Australian ornithologist (born 1954)

Andrew Cockburn FAA is an Australian evolutionary biologist who has been based at the Australian National University in Canberra since 1983. He has worked and published extensively on the breeding behaviour of antechinuses and superb fairy-wrens, and more generally on the biology of marsupials and cooperative breeding in birds. His work on fairy-wrens is based around a detailed long-term study of their curious mating and social system at the Australian National Botanic Gardens.

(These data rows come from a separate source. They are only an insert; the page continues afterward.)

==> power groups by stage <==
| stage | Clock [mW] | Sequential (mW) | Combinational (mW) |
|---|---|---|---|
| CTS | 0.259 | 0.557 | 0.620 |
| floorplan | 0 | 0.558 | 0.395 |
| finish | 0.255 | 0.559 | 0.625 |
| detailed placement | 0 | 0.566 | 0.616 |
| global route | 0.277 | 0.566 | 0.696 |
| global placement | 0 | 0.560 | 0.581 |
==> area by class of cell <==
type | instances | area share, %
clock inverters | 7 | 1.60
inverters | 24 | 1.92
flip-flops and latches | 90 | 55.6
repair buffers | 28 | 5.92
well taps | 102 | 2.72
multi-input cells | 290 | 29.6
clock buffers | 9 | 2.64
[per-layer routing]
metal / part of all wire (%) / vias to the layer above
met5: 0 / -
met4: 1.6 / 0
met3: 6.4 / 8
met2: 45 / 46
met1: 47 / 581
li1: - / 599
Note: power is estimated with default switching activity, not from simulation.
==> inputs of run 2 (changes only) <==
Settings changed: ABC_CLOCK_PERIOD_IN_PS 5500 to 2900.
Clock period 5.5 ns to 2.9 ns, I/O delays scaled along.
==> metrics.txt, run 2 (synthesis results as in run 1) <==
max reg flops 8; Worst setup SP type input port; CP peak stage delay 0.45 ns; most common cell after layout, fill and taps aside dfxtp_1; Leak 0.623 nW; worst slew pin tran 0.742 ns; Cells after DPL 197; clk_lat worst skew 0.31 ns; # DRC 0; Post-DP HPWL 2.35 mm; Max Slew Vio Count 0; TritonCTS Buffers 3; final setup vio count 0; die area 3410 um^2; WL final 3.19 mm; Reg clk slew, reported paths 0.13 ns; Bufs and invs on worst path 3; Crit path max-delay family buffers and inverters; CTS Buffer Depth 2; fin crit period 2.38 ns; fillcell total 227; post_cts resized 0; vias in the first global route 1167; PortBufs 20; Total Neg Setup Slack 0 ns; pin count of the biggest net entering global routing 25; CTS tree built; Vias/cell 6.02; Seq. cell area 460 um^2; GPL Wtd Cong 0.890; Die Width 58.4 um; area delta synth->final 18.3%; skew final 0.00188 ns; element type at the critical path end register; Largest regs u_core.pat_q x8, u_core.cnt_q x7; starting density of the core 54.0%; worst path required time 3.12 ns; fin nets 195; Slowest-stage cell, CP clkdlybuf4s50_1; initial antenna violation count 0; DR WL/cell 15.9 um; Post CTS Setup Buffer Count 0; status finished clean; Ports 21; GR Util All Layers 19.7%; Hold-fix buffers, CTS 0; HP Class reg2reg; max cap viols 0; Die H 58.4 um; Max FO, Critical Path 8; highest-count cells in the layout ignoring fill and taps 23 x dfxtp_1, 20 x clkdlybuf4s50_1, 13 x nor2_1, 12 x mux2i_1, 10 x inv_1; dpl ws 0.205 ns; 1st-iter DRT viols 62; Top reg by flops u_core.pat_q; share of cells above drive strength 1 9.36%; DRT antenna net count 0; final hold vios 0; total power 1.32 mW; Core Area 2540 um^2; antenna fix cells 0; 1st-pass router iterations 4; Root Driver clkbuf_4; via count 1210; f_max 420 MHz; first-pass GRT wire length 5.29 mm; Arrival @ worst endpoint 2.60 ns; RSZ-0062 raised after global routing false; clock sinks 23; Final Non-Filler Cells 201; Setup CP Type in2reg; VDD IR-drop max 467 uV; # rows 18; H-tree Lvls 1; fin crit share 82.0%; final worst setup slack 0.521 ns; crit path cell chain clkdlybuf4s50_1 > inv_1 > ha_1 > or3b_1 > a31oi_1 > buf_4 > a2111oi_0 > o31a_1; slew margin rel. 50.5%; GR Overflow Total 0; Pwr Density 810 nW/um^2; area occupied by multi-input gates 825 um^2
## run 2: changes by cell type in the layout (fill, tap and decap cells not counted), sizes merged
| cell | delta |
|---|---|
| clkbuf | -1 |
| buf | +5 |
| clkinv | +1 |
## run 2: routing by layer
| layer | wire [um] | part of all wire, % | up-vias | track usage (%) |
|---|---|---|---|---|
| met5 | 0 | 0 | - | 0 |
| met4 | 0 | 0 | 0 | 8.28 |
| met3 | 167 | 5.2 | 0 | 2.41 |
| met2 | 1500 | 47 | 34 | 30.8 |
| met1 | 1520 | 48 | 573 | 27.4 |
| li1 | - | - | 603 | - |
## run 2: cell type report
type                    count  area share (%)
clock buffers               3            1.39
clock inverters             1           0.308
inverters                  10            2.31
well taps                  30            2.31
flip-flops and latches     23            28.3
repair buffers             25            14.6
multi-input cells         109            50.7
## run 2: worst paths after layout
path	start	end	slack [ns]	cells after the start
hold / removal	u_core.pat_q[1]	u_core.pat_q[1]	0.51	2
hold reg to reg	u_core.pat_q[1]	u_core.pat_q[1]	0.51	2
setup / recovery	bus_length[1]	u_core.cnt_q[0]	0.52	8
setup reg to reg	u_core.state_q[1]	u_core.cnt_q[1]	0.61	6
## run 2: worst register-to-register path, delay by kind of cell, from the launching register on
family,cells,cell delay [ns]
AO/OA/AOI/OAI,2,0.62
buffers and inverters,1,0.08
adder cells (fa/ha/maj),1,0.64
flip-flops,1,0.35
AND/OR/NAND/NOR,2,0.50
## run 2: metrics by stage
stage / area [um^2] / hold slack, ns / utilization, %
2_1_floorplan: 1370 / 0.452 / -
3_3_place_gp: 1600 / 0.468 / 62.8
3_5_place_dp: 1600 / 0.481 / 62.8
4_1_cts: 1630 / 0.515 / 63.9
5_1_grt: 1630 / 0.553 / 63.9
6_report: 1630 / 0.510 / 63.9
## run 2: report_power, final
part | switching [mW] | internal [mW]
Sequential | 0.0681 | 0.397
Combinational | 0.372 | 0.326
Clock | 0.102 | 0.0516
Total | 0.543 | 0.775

In 2001, Cockburn was elected a Fellow of the Australian Academy of Science (FAA) and awarded the Centenary Medal. He was awarded the academy's Gottschalk Medal in 1988 and the Edgeworth David Medal of the Royal Society of New South Wales in 1987. In 2004, Cockburn was awarded the Royal Australasian Ornithologists Union's D.L. Serventy Medal, which recognises excellence in published work on birds in the Australasian region. In 2010, he was awarded the Ellis Troughton Medal and Fellowship of the Australian Mammal Society for his research on Australian mammals. In 2012, he gave the Tinbergen Lecture of the Association for the Study of Animal Behaviour. Since 2014, he has been emeritus professor of evolutionary ecology and natural history in the Research School of Biology at the Australian National University.